Could you write out the listing below again, exactly?

⟨

`config.mk`:
```
export PLATFORM = sky130hd
export DESIGN_NAME = regression_mac_sequencer_flat
export DESIGN_NICKNAME = d
export VERILOG_FILES = /design/src/rtl/regression_mac_sequencer_if.sv /design/src/rtl/regression_mac_sequencer.sv /design/src/flat_wrapper.sv
export SDC_FILE = /design/constraint.sdc
export NUM_CORES = 1
export LEC_CHECK = 0
export BUFFER_PORTS_ARGS = -buffer_cell sky130_fd_sc_hd__clkbuf_2
export CAP_MARGIN = 15
export CELL_PAD_IN_SITES_DETAIL_PLACEMENT = 1
export CELL_PAD_IN_SITES_GLOBAL_PLACEMENT = 1
export CORE_MARGIN = 1
export CORE_UTILIZATION = 42
export DETAILED_ROUTE_END_ITERATION = 16
export PLACE_DENSITY_LB_ADDON = 0.1
export SLEW_MARGIN = 20
export SYNTH_ARGS = -nofsm -noshare
export SYNTH_HDL_FRONTEND = slang
export SYNTH_SLANG_ARGS = --single-unit
```
`constraint.sdc`:
```
create_clock -name clk -period 6.5 [get_ports clk]
set_input_delay 0.65 -clock clk [delete_from_list [all_inputs] [get_ports clk]]
set_output_delay 0.65 -clock clk [all_outputs]
set_load 0.02 [all_outputs]
```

⟩

### The completed task
`config.mk`:
```
export PLATFORM = sky130hd
export DESIGN_NAME = regression_mac_sequencer_flat
export DESIGN_NICKNAME = d
export VERILOG_FILES = /design/src/rtl/regression_mac_sequencer_if.sv /design/src/rtl/regression_mac_sequencer.sv /design/src/flat_wrapper.sv
export SDC_FILE = /design/constraint.sdc
export NUM_CORES = 1
export LEC_CHECK = 0
export BUFFER_PORTS_ARGS = -buffer_cell sky130_fd_sc_hd__clkbuf_2
export CAP_MARGIN = 15
export CELL_PAD_IN_SITES_DETAIL_PLACEMENT = 1
export CELL_PAD_IN_SITES_GLOBAL_PLACEMENT = 1
export CORE_MARGIN = 1
export CORE_UTILIZATION = 42
export DETAILED_ROUTE_END_ITERATION = 16
export PLACE_DENSITY_LB_ADDON = 0.1
export SLEW_MARGIN = 20
export SYNTH_ARGS = -nofsm -noshare
export SYNTH_HDL_FRONTEND = slang
export SYNTH_SLANG_ARGS = --single-unit
```
`constraint.sdc`:
```
create_clock -name clk -period 6.5 [get_ports clk]
set_input_delay 0.65 -clock clk [delete_from_list [all_inputs] [get_ports clk]]
set_output_delay 0.65 -clock clk [all_outputs]
set_load 0.02 [all_outputs]
```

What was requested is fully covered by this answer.